Based on resonant subband transitions, the second-order and third-order nonlinear optical effects in an asymmetric quantum well (AQW) with the structure of GaAs/Al0.2Ga0.8As/Al0.5Ga0.5As have been theoretically investigated on the conditions of parabolic and non-parabolic bands. With the increase of two pump wavelengths λp1 and λp2 separately, the second-order nonlinear difference frequency susceptibility χ(2)DFG and the two third-order nonlinear susceptibilities χ(3)ω1 and χ(3)ω2 increase to a maximum value, and then drops down rapidly. In comparison with the condition of parabolic subband, the curves of χ(2)DFG, χ(3)ω1 and χ(3)ω2 show obvious red-shift as a function of the short pump wave λp1 on the condition of nonparabolic subband.
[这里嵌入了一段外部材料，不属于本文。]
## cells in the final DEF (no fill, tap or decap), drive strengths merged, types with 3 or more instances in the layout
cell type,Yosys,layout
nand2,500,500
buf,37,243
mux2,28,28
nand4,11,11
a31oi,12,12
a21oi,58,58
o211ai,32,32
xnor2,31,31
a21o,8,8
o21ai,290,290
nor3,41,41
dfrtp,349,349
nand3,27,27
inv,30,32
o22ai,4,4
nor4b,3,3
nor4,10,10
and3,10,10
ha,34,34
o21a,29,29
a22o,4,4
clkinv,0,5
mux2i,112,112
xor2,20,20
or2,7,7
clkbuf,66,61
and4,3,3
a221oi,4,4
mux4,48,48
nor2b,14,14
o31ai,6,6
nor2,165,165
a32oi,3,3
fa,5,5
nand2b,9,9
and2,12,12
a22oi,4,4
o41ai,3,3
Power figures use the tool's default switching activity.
[config.mk]
export PLATFORM = sky130hd
export DESIGN_NAME = zmem_access
export DESIGN_NICKNAME = d
export VERILOG_FILES = /design/src/rtl/zmem_access.sv
export SDC_FILE = /design/constraint.sdc
export NUM_CORES = 1
export LEC_CHECK = 0
export ABC_CLOCK_PERIOD_IN_PS = 2950
export CORE_MARGIN = 1
export CORE_UTILIZATION = 43
export CTS_BUF_LIST = sky130_fd_sc_hd__clkbuf_4 sky130_fd_sc_hd__clkbuf_8
export CTS_CLUSTER_DIAMETER = 50
export DETAILED_ROUTE_END_ITERATION = 8
export PLACE_DENSITY = 0.82
export SETUP_SLACK_MARGIN = 0.2
export SLEW_MARGIN = 15
export SYNTH_ARGS = -nofsm -noshare
export SYNTH_HDL_FRONTEND = slang
export SYNTH_SLANG_ARGS = --single-unit
[constraint.sdc]
create_clock -name fclk -period 2.95 [get_ports fclk]
set_clock_uncertainty 0.15 [all_clocks]
set_input_delay 0.295 -clock fclk [delete_from_list [all_inputs] [get_ports fclk]]
set_output_delay 0.295 -clock fclk [all_outputs]
set_load 0.01 [all_outputs]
However, with the increase of long pump wave λp2, no changes of peak position have been discovered. The physical origin of all red-shift in nonlinear optical effects is the different energy level gaps on the two conditions of subband, which causes the changes in resonant condition. The primary reason for different peak values is the different transition matrix elements, and the other reason is energy level gaps.